Display of intermediate results: Intermediate results can be displayed. This improves the efficiency of debugging complex SQL statements.

Environment isolation: The development environment is isolated from the production environment. This way, deployments and data in the production environment are not affected during the debugging process.

Deployment operations

Monitoring and alerting

Provides various metrics and aggregate dimensions to help you resolve issues, such as deployment delays, data skew, and backpressure.

These features significantly improve system stability, reduce the O&M workload, and simplify tuning operations. They allow you to manage resources in a fine-grained manner to significantly reduce costs. Furthermore, Alibaba Cloud provides high availability assurances for the service.

Sends alerts to recipients over DingTalk or by email, text message, or phone at the earliest opportunity. You can also connect fully managed Flink to your internal unified monitoring and alerting system Prometheus.

Issue analysis and diagnostics

Allows you to dynamically modify the configuration of a deployment without the need to cancel the deployment. For example, you can change the log level and enable or disable the flame graph without canceling the deployment.

Provides intelligent diagnostics for common issues, such as backpressure, deployment exceptions, and TaskManager discontinuity. It is also capable of quickly identifying issues based on logs, and providing suggestions for tuning and modifications. You can also enable Autopilot to automatically locate issues.

High availability

Delivers Service Level Agreement (SLA)-guaranteed service availability of 99.9% for the maintenance service.
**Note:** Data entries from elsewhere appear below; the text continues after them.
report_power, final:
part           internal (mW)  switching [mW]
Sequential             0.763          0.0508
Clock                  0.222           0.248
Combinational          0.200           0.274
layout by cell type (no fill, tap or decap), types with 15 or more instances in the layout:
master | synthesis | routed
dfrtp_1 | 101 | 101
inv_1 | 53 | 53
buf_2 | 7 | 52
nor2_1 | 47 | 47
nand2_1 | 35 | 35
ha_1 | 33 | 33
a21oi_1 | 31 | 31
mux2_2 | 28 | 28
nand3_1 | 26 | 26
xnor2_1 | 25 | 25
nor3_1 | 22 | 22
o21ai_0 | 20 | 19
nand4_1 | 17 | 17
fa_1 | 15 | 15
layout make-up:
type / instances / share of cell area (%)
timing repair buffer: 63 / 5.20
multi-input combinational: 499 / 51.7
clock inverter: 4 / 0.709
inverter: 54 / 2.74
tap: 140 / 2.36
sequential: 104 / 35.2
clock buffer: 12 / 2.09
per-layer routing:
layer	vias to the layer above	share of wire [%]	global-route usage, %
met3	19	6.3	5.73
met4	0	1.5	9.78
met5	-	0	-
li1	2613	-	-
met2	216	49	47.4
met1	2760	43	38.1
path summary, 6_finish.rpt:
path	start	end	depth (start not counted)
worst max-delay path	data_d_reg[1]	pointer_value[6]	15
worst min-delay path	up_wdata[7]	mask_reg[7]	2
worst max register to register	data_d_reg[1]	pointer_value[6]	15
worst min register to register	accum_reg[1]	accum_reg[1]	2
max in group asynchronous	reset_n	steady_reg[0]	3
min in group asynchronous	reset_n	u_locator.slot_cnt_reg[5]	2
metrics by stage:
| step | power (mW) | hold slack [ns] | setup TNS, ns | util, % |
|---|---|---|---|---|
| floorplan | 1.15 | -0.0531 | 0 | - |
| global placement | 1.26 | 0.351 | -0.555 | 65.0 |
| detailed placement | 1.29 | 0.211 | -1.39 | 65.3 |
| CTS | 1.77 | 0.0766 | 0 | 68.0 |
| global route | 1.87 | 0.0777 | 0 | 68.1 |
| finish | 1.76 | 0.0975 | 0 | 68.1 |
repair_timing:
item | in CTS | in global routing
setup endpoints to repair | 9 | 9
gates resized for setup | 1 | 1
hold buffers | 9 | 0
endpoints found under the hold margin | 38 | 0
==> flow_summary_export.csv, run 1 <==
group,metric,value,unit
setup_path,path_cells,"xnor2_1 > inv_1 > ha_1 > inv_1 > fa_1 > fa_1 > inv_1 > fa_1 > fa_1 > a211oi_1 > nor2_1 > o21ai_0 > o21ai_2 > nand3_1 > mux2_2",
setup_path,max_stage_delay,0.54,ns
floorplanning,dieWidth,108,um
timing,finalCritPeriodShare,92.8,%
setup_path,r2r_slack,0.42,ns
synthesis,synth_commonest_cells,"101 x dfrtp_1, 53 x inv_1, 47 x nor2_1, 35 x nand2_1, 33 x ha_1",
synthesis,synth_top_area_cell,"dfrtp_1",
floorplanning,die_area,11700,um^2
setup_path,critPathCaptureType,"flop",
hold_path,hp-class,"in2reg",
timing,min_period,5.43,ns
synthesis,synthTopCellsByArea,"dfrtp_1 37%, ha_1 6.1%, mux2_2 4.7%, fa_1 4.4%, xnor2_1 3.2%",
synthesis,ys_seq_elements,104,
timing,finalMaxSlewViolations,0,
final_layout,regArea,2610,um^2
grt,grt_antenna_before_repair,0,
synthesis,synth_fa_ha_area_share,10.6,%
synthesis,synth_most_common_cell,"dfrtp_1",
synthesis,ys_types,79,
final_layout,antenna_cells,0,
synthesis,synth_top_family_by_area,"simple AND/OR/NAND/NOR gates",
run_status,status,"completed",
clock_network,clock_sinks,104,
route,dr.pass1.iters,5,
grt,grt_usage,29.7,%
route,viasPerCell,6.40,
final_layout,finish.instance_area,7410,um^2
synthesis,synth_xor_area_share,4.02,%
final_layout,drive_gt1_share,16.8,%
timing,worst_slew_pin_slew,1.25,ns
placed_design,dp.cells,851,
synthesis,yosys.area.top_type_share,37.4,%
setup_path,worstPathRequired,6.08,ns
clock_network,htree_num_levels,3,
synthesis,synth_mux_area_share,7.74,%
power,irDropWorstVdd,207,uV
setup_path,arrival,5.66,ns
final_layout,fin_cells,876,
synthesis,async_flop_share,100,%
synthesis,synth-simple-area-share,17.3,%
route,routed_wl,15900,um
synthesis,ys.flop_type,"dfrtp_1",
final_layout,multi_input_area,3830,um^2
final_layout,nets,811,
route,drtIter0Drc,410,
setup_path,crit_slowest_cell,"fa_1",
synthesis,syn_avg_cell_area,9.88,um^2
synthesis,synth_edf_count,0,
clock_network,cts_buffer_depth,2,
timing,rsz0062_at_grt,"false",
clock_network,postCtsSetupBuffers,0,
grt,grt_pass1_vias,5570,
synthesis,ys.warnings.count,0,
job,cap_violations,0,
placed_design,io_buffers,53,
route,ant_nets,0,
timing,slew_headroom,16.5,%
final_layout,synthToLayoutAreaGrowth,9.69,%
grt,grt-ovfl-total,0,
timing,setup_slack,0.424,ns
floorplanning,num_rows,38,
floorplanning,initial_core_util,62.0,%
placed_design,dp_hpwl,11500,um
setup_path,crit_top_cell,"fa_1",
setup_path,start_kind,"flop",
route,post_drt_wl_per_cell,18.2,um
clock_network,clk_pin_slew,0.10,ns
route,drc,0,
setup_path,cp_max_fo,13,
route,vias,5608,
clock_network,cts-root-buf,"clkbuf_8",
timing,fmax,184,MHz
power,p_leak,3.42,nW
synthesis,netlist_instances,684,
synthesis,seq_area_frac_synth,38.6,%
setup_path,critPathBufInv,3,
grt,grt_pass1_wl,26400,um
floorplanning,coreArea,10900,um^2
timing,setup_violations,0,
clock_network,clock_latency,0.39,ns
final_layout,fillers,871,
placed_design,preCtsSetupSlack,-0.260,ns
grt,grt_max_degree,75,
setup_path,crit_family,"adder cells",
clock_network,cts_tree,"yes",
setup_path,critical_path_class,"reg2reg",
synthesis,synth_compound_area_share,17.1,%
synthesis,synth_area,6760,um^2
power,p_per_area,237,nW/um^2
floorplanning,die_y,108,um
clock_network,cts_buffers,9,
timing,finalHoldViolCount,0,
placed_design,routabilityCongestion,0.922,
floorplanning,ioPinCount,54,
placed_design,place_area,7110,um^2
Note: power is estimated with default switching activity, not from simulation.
Supports end-to-end automatic fault recovery and fault-tolerant JobManager to prevent single points of failure. This improves service stability.

Supports fast single-node fault recovery to balance between data consistency and service continuity.

Status management

Provides complete system checkpoints and savepoint lifecycle management of deployments, and supports state data compatibility checks and state data migration to maximize the reuse of original state data.

Enterprise security

Isolation

Supports tenant-level and project-level resource isolation and code isolation to meet the data security requirements when different teams collaborate on projects.

These features support the collaboration between multiple departments within an enterprise and meet the internal and external audit requirements of the enterprise.

Access control

Uses the Alibaba Cloud account system to support access control of multiple roles.